Frequentist Consistency of Bayesian Procedures

27 Feb 2017 16:30

"Bayesian consistency" is usually taken to mean showing that, under Bayesian updating, the posterior probability concentrates on the true model. That is, for every (measurable) set of hypotheses containing the truth, the posterior probability goes to 1. (In practice one shows that the posterior probability of any set not containing the truth goes to zero.) There is a basic result here, due to Doob, which essentially says that the Bayesian learner is consistent, except on a set of data of prior probability zero. That is, the Bayesian is subjectively certain they will converge on the truth. This is not as reassuring as one might wish, and showing Bayesian consistency under the true distribution is harder. In fact, it usually involves assumptions under which non-Bayes procedures will also converge.
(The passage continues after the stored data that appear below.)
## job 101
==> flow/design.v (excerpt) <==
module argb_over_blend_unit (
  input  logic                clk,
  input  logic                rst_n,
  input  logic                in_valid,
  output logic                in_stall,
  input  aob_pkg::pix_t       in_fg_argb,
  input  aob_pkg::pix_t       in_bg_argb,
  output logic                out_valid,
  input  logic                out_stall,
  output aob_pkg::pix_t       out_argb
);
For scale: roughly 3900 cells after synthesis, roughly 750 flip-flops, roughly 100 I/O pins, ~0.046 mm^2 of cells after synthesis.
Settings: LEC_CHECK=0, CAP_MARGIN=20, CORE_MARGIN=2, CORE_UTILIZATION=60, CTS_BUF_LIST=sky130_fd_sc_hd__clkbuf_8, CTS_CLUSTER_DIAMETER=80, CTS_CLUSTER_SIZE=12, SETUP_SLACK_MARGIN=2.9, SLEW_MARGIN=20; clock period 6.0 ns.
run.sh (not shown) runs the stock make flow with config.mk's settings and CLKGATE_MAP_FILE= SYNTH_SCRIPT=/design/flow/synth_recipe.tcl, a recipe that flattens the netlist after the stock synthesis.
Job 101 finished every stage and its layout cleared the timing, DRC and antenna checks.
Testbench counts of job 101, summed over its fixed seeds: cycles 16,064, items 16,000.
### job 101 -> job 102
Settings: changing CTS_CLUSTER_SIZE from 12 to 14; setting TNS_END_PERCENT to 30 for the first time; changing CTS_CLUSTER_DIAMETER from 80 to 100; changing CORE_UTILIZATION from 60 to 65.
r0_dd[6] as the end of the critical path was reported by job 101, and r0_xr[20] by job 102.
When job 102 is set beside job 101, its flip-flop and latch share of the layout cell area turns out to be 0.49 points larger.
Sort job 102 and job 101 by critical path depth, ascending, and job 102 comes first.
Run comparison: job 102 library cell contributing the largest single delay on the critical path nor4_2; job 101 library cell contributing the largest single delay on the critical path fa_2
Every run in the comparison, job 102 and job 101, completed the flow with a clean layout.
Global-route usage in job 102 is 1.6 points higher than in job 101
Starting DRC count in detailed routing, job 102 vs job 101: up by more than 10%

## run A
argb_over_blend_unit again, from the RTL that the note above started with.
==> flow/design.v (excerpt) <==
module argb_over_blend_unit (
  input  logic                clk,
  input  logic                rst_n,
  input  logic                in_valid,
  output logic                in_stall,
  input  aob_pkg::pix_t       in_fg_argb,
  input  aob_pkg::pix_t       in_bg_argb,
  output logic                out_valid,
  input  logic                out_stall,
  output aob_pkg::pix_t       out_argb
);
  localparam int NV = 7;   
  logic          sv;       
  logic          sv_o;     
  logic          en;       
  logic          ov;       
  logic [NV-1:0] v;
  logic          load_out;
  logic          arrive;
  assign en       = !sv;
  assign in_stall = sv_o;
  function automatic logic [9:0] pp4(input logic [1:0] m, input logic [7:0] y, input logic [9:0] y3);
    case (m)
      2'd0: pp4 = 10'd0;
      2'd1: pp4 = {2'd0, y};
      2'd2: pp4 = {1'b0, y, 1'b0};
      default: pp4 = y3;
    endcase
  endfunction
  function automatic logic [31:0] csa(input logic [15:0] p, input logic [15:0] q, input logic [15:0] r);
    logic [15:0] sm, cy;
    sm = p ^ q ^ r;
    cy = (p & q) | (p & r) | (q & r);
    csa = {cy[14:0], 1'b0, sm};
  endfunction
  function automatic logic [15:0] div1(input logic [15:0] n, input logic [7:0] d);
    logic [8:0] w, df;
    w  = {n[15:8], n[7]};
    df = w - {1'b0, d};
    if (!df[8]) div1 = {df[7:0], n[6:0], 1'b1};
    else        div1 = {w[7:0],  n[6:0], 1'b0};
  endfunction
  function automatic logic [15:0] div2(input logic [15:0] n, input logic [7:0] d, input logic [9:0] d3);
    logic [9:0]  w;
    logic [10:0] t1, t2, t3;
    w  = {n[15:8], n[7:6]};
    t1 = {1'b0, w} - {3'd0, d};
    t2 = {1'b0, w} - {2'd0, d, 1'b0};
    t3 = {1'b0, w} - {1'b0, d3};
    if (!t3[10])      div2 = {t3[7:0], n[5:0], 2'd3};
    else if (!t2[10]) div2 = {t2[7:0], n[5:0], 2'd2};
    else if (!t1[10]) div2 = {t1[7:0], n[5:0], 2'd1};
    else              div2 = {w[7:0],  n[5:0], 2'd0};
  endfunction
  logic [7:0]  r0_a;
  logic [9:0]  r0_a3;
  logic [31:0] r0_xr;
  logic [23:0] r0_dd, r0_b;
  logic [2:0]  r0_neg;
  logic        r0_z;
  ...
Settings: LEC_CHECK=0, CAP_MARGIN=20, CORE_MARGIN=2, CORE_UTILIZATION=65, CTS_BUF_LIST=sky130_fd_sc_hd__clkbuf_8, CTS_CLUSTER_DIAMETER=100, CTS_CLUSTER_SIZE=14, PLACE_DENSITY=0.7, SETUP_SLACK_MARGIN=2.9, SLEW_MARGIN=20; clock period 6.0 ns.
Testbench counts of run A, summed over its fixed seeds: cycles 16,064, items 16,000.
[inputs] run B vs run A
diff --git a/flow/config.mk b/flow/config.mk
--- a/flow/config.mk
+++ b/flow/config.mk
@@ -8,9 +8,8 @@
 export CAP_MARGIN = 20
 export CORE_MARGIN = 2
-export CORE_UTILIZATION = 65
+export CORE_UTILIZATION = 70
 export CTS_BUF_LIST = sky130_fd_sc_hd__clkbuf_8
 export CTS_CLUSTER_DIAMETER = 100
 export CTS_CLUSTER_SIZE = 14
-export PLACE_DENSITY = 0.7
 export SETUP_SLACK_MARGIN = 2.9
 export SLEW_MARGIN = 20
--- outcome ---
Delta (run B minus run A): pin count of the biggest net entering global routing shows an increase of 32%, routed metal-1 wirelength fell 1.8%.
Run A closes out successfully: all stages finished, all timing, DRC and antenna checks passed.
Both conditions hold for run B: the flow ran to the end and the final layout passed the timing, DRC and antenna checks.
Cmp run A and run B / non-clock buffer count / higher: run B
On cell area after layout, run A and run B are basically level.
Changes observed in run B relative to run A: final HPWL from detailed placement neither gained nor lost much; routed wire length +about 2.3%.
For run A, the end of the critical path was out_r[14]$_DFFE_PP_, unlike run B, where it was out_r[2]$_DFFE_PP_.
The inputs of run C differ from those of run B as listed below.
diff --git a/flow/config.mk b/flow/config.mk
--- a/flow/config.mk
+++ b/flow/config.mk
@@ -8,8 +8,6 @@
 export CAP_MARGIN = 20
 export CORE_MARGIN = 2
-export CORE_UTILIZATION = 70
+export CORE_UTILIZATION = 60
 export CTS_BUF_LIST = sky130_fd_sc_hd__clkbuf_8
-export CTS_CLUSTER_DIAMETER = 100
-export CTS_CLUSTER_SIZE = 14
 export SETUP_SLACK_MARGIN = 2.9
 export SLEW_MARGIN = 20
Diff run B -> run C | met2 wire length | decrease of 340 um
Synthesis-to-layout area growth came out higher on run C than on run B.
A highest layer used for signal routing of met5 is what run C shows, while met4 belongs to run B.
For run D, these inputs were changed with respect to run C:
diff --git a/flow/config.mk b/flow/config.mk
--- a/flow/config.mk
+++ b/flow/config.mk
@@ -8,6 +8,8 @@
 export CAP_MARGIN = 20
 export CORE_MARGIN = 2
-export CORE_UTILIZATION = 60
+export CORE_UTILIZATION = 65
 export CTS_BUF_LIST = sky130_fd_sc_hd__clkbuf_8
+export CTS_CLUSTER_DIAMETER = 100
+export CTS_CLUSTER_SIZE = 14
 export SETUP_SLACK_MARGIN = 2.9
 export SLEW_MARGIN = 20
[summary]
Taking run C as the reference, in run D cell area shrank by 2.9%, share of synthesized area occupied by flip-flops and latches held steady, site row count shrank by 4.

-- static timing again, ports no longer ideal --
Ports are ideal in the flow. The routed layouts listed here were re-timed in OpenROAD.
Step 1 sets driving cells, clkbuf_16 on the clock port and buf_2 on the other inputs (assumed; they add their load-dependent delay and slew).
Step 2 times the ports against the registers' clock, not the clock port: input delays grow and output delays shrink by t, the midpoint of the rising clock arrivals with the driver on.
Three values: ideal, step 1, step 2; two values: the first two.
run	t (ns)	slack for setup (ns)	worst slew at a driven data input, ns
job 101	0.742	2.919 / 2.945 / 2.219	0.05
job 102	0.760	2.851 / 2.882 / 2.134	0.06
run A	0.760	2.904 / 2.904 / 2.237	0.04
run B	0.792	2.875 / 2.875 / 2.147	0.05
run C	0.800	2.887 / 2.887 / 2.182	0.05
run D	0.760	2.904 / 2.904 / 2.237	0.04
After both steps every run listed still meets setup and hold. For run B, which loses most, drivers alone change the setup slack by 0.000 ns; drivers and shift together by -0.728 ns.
These are things like the existence of very powerful consistent hypothesis tests (an approach favored by Ghosal, van der Vaart, et al., supposedly going back to Le Cam), or, inspired by learning theory, constraints on the effective size of the hypothesis space which are gradually relaxed as the sample size grows (as in Barron et al.). If these assumptions do not hold, one can construct situations in which Bayesian procedures are inconsistent.

Concentration of the posterior around the truth is only a preliminary. One would also want to know that, say, the posterior mean converges, or even better that the predictive distribution converges. For many finite-dimensional problems, what's called the "Bernstein-von Mises theorem" basically says that the posterior mean and the maximum likelihood estimate converge, so if one works the other will too. This breaks down for infinite-dimensional problems.

(PAC-Bayesian results don't fit into this picture particularly neatly. Essentially, they say that if you find a set of classifiers which all classify correctly in-sample, and ask about the average out-of-sample performance, the bounds on the latter are tighter for big sets than for small ones. This is for the unmysterious reason that it takes a bigger coincidence for many bad classification rules to happen to all work on the training data than for a few bad rules to get lucky. The actual Bayesian machinery of posterior updating doesn't really come into play, at least not in the papers I've seen.)

I believe I have contributed a Result to this area, on what happens when the data are dependent and all the models are mis-specified, but some are more mis-specified than others. This turns on realizing that Bayesian updating is just a special case of evolutionary search, i.e., an infinite-dimensional stochastic replicator equation.

Query: are there any situations where Bayesian methods are consistent but no non-Bayesian method is? (My recollection is that John Earman, in Bayes or Bust, provides a negative answer, but I forget how.)